Novoloop has also raised substantial funding to support growth and commercialization. The company closed an $11 million Series A round in 2022, with additional investment that extended the round to approximately $21–24 million through contributions from global venture partners, chemical firms, and sustainability‑focused investors aimed at scaling the technology.

== Novoloop ==
Upon graduation, Wang has continued to build Novoloop. The company continues to work towards a scalable way to create a sustainable cycle for plastics. The company has developed a multistep process that transforms low density and high density polyethylene (LDPE and HDPE), which is commonly used in disposable packaging, into new and sustainable materials. The company's first material is a thermoplastic polyurethane (TPU), which has comparable performance to many commercial rubbers. In addition to saving the recycled plastic from landfills, the company's process also produces much less greenhouse gas emissions than the production of other materials.
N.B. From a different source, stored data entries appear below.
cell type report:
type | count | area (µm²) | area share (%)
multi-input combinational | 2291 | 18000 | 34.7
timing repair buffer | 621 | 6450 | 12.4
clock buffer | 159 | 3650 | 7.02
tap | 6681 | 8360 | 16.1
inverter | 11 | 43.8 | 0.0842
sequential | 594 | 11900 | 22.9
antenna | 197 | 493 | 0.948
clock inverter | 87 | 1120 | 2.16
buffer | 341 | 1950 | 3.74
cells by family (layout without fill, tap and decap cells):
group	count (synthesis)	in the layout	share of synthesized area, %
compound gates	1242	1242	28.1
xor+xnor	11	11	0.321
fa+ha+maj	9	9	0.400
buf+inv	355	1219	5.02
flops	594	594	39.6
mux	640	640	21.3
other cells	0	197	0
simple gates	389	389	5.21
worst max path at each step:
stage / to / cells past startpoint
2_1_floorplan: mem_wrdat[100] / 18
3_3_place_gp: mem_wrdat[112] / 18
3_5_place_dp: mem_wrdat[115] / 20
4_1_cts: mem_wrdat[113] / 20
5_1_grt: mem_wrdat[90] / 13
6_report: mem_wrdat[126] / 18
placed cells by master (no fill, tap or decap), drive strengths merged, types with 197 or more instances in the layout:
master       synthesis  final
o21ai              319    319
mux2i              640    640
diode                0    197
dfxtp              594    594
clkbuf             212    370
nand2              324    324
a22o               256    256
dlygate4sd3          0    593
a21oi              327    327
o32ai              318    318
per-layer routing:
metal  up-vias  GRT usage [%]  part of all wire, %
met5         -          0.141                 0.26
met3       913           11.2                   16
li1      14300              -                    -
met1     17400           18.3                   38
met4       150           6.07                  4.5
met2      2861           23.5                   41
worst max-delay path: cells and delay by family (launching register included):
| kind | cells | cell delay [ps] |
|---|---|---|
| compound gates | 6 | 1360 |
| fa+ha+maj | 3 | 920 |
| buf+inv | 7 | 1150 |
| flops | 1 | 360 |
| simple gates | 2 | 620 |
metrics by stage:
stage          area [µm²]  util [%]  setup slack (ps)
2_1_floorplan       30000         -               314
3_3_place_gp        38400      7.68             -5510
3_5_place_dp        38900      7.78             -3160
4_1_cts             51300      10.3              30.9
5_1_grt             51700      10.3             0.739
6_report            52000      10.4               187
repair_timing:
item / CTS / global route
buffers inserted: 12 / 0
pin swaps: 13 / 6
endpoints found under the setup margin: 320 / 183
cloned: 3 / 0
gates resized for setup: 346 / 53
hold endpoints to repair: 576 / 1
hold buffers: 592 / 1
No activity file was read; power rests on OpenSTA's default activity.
File: src/rtl/fp16_accum_seq.sv
// fp16_accum_seq: streams a length-prefixed vector of FP16 operands through
// one shared combinational FP16 adder and returns the left-folded sum with
// sticky NaN / infinity status. Also contains floadd, the IEEE-754 binary16
// adder (round-to-nearest-even, subnormals supported, canonical quiet NaN).

module floadd (
  input  logic        clk,
  input  logic [15:0] num1,
  input  logic [15:0] num2,
  output logic [15:0] result
);

  // Purely combinational; the clock pin exists only for drop-in compatibility.
  logic unused_clk;
  assign unused_clk = clk;

  logic        a_nan, b_nan, a_inf, b_inf;
  logic        swap, eff_sub, rnd_up;
  logic [15:0] x, y;
  logic [5:0]  ex, ey, diff, e;
  logic [4:0]  dsh;
  logic [13:0] mx, my, my_al, m;
  logic [27:0] sh;
  logic [14:0] sum;
  logic [11:0] rnd;
  logic [4:0]  exp_f;
  logic [9:0]  frac_f;

  // Align, add/subtract, normalise and round the two operands.
  always_comb begin
    // NOTE: every variable gets a default first so no path leaves it
    // unassigned (which would infer a latch); blocking '=' is correct here
    // because this is combinational logic evaluated top to bottom.
    result = 16'h0000;
    exp_f  = 5'd0;
    frac_f = 10'd0;

    a_nan = (num1[14:10] == 5'h1f) && (num1[9:0] != 10'd0);
    b_nan = (num2[14:10] == 5'h1f) && (num2[9:0] != 10'd0);
    a_inf = (num1[14:10] == 5'h1f) && (num1[9:0] == 10'd0);
    b_inf = (num2[14:10] == 5'h1f) && (num2[9:0] == 10'd0);

    // Larger magnitude goes to x so the aligned difference is never negative.
    swap = num2[14:0] > num1[14:0];
    x    = swap ? num2 : num1;
    y    = swap ? num1 : num2;

    // Subnormals share the exponent of the smallest normal, without hidden bit.
    ex = {1'b0, (x[14:10] == 5'd0) ? 5'd1 : x[14:10]};
    ey = {1'b0, (y[14:10] == 5'd0) ? 5'd1 : y[14:10]};
    mx = {(x[14:10] != 5'd0), x[9:0], 3'b000};
    my = {(y[14:10] != 5'd0), y[9:0], 3'b000};

    // Right-shift the smaller operand, folding lost bits into a sticky LSB.
    diff  = ex - ey;
    dsh   = (diff > 6'd15) ? 5'd15 : diff[4:0];
    sh    = {my, 14'd0} >> dsh;
    my_al = sh[27:14] | {13'd0, |sh[13:0]};

    eff_sub = x[15] ^ y[15];
    sum     = eff_sub ? ({1'b0, mx} - {1'b0, my_al})
                      : ({1'b0, mx} + {1'b0, my_al});

    // Carry out shifts right once; otherwise shift left until normal or
    // until the exponent reaches the subnormal floor.
    e = ex;
    if (sum[14]) begin
      m = sum[14:1] | {13'd0, sum[0]};
      e = ex + 6'd1;
    end else begin
      m = sum[13:0];
    end
    for (int i = 0; i < 14; i++) begin
      if (!m[13] && (e > 6'd1)) begin
        m = m << 1;
        e = e - 6'd1;
      end
    end

    // Round to nearest, ties to even.
    rnd_up = m[2] & (m[1] | m[0] | m[3]);
    rnd    = {1'b0, m[13:3]} + {11'd0, rnd_up};
    if (rnd[11]) begin
      e      = e + 6'd1;
      exp_f  = e[4:0];
      frac_f = 10'd0;
    end else if (rnd[10]) begin
      exp_f  = e[4:0];
      frac_f = rnd[9:0];
    end else begin
      exp_f  = 5'd0;
      frac_f = rnd[9:0];
    end

    if (sum == 15'd0) begin
      // Exact cancellation yields +0; adding two zeros keeps their sign.
      result = {(~eff_sub) & x[15], 15'd0};
    end else if (e >= 6'd31) begin
      result = {x[15], 5'h1f, 10'd0};
    end else begin
      result = {x[15], exp_f, frac_f};
    end

    // Special operands override the arithmetic path.
    if (a_nan || b_nan || (a_inf && b_inf && (num1[15] != num2[15]))) begin
      result = 16'h7e00;
    end else if (a_inf) begin
      result = num1;
    end else if (b_inf) begin
      result = num2;
    end
  end

endmodule
===== config.mk =====
export PLATFORM = sky130hd
export DESIGN_NAME = seg7_scan_ctrl
export DESIGN_NICKNAME = d
export VERILOG_FILES = /design/src/rtl/seg7_scan_ctrl.sv
export SDC_FILE = /design/constraint.sdc
export NUM_CORES = 1
export LEC_CHECK = 0
export ABC_AREA = 1
export CAP_MARGIN = 20
export CORE_MARGIN = 2
export CORE_UTILIZATION = 49
export CTS_BUF_LIST = sky130_fd_sc_hd__clkbuf_16
export DETAILED_ROUTE_END_ITERATION = 10
export PLACE_DENSITY = 0.75
export SKIP_LAST_GASP = 1
export SLEW_MARGIN = 15
export SYNTH_ARGS = -nofsm -noshare
export SYNTH_HDL_FRONTEND = slang
export SYNTH_SLANG_ARGS = --single-unit

===== constraint.sdc =====
create_clock -name CLK_S -period 1.9 [get_ports CLK_S]
set_clock_uncertainty 0.1 [all_clocks]
set_input_delay 0.38 -clock CLK_S [delete_from_list [all_inputs] [get_ports CLK_S]]
set_output_delay 0.38 -clock CLK_S [all_outputs]
set_load 0.05 [all_outputs]

===== src/rtl/seg7_scan_ctrl.sv =====
// seg7_scan_ctrl: multiplexed common-anode seven-segment scanner.
// Scans DIGITS digits from a PAGES-deep hex bus. Page/data/controls are
// snapshotted once per frame so a display never tears. Each slot opens with
// blank cycles to stop ghosting. Leading-zero suppression, decimal points and
// per-digit blink are applied to the snapshot.
module seg7_scan_ctrl #(
  parameter int DIGITS       = 4,
  parameter int PAGES        = 2,
  parameter int SCAN_DIV     = 4096,
  parameter int BLANK_CYC    = 1,
  parameter int BLINK_FRAMES = 32,
  localparam int PW = (PAGES > 1) ? $clog2(PAGES) : 1
) (
  input  logic                      CLK_S,
  input  logic                      RST_N,
  input  logic [4*DIGITS*PAGES-1:0] Data,
  input  logic [PW-1:0]             Page,
  input  logic [DIGITS-1:0]         Dp,
  input  logic                      Lz_Sup,
  input  logic [DIGITS-1:0]         Blink_En,
  input  logic                      Enable,
  output logic [DIGITS-1:0]         AN,
  output logic [7:0]                Seg,
  output logic                      Frame_Tick
);

  localparam int DW = $clog2(SCAN_DIV);
  localparam int GW = (DIGITS > 1) ? $clog2(DIGITS) : 1;
  localparam int BW = (BLINK_FRAMES > 1) ? $clog2(BLINK_FRAMES) : 1;
  localparam int NW = 4 * DIGITS;

  localparam logic [DW-1:0] DIV_LAST   = DW'(SCAN_DIV - 1);
  localparam logic [DW-1:0] BLANK_LIM  = DW'(BLANK_CYC);
  localparam logic [GW-1:0] DIG_LAST   = GW'(DIGITS - 1);
  localparam logic [BW-1:0] BLINK_LAST = BW'(BLINK_FRAMES - 1);

  logic [DW-1:0]     div_cnt;
  logic [GW-1:0]     dig;
  logic              frame_start;

  logic [NW-1:0]     snap_data;
  logic [DIGITS-1:0] snap_dp;
  logic [DIGITS-1:0] snap_blink;
  logic              snap_lz;

  logic [BW-1:0]     blink_cnt;
  logic              blink_ph;

  logic [NW-1:0]     page_arr [PAGES];
  logic [NW-1:0]     page_sel;

  logic [3:0]        nib [DIGITS];
  logic [DIGITS-1:0] dp_pos;
  logic [DIGITS-1:0] blink_pos;
  logic [DIGITS-1:0] sup_pos;
  logic [DIGITS-1:0] an_sel;

  logic [DIGITS-1:0] an_d;
  logic [7:0]        seg_d;
  logic              lit;

  assign frame_start = (div_cnt == '0) && (dig == '0);

  // Slot prescaler and digit pointer; these run even while the display is dark.
  always_ff @(posedge CLK_S or negedge RST_N) begin
    if (!RST_N) begin
      div_cnt <= '0;
      dig     <= '0;
    end else if (div_cnt == DIV_LAST) begin
      div_cnt <= '0;
      dig     <= (dig == DIG_LAST) ? '0 : dig + 1'b1;
    end else begin
      div_cnt <= div_cnt + 1'b1;
    end
  end

  for (genvar p = 0; p < PAGES; p++) begin : g_page
    assign page_arr[p] = Data[NW*p +: NW];
  end

  // Page mux; an out-of-range page selector falls back to page 0.
  always_comb begin
    page_sel = page_arr[0];
    for (int p = 1; p < PAGES; p++) begin
      if (Page == PW'(p)) page_sel = page_arr[p];
    end
  end

  // Frame snapshot of everything the display shows, taken at the first cycle of slot 0.
  always_ff @(posedge CLK_S or negedge RST_N) begin
    if (!RST_N) begin
      snap_data  <= '0;
      snap_dp    <= '0;
      snap_blink <= '0;
      snap_lz    <= 1'b0;
    end else if (frame_start) begin
      snap_data  <= page_sel;
      snap_dp    <= Dp;
      snap_blink <= Blink_En;
      snap_lz    <= Lz_Sup;
    end
  end

  // Blink phase toggles every BLINK_FRAMES frames.
  always_ff @(posedge CLK_S or negedge RST_N) begin
    if (!RST_N) begin
      blink_cnt <= '0;
      blink_ph  <= 1'b0;
    end else if (frame_start) begin
      if (blink_cnt == BLINK_LAST) begin
        blink_cnt <= '0;
        blink_ph  <= ~blink_ph;
      end else begin
        blink_cnt <= blink_cnt + 1'b1;
      end
    end
  end

  // Per-scan-position views (position 0 = leftmost digit = MS nibble).
  for (genvar g = 0; g < DIGITS; g++) begin : g_pos
    assign nib[g]               = snap_data[4*(DIGITS-1-g) +: 4];
    assign dp_pos[g]            = snap_dp[DIGITS-1-g];
    assign blink_pos[g]         = snap_blink[DIGITS-1-g];
    assign an_sel[DIGITS-1-g]   = (dig == GW'(g));
    if (g == DIGITS - 1) begin : g_last
      assign sup_pos[g] = 1'b0;
    end else begin : g_lead
      assign sup_pos[g] = snap_lz && (snap_data[NW-1 -: 4*(g+1)] == '0);
    end
  end

  function automatic logic [6:0] hex_font(input logic [3:0] v);
    logic [6:0] f;
    case (v)
      4'h0:    f = 7'b0000001;
      4'h1:    f = 7'b1001111;
      4'h2:    f = 7'b0010010;
      4'h3:    f = 7'b0000110;
      4'h4:    f = 7'b1001100;
      4'h5:    f = 7'b0100100;
      4'h6:    f = 7'b0100000;
      4'h7:    f = 7'b0001111;
      4'h8:    f = 7'b0000000;
      4'h9:    f = 7'b0000100;
      4'hA:    f = 7'b0001000;
      4'hB:    f = 7'b1100000;
      4'hC:    f = 7'b0110001;
      4'hD:    f = 7'b1000010;
      4'hE:    f = 7'b0110000;
      default: f = 7'b0111000;
    endcase
    return f;
  endfunction

  // Next anode/segment pattern for the current slot from the snapshot.
  always_comb begin
    lit   = 1'b1;
    seg_d = {hex_font(nib[dig]), ~dp_pos[dig]};
    if (sup_pos[dig]) begin
      if (dp_pos[dig]) begin
        seg_d = 8'hFE;
      end else begin
        seg_d = 8'hFF;
        lit   = 1'b0;
      end
    end
    if (blink_ph && blink_pos[dig]) lit = 1'b0;
    if (div_cnt < BLANK_LIM) lit = 1'b0;
    an_d = lit ? ~an_sel : '1;
    if (!Enable) begin
      an_d  = '1;
      seg_d = 8'hFF;
    end
  end

  // Registered pin drivers so the board sees glitch-free anodes and segments.
  always_ff @(posedge CLK_S or negedge RST_N) begin
    if (!RST_N) begin
      AN         <= '1;
      Seg        <= 8'hFF;
      Frame_Tick <= 1'b0;
    end else begin
      AN         <= an_d;
      Seg        <= seg_d;
      Frame_Tick <= frame_start;
    end
  end

endmodule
Novoloop decided to focus on innovating ways of recycling polyethylene (PE) plastics because it noticed a lack of technologies on the market that clean these “dirty plastics”. Having developed an economical way of recycling polyethylene (PE) plastics, Novoloop is working to build a fully commercial processing plant. Wang hopes that this plant would be able to recycle tens of thousands of tonnes of plastic a year. To help the company scale, Novoloop has partnered with the cities of San José, along with GreenWaste Recovery.

In February 2022, Novoloop raised $11 million in Series A funding to support the scaling of its recycling technology and build a larger processing facility.

== Awards and recognition ==
Wang’s work has received broad recognition. In 2018, she was awarded the Pritzker Emerging Environmental Genius Award for developing a method to transform otherwise unrecyclable plastic into useful chemicals and materials, backed by a $100,000 prize that helped advance research and development^{89}.

In 2018–2019, Wang was also named a Young Champion of the Earth by the United Nations Environment Programme, and in 2019 she received a Rolex Award for Enterprise, honoring her innovative contributions to sustainable plastic solutions and enabling her to build early pilot infrastructure. Forbes included Wang and her co‑founder in its 30 Under 30 list of social entrepreneurs, highlighting their impact on global sustainability efforts.

Novoloop’s technology has implications beyond recycling; it demonstrates a pathway toward intercepting millions of tonnes of plastic waste annually and replacing traditional fossil‑derived materials with recycled, high‑performance alternatives. Wang’s efforts have helped shift the narrative on plastics from waste management to material innovation and circular design.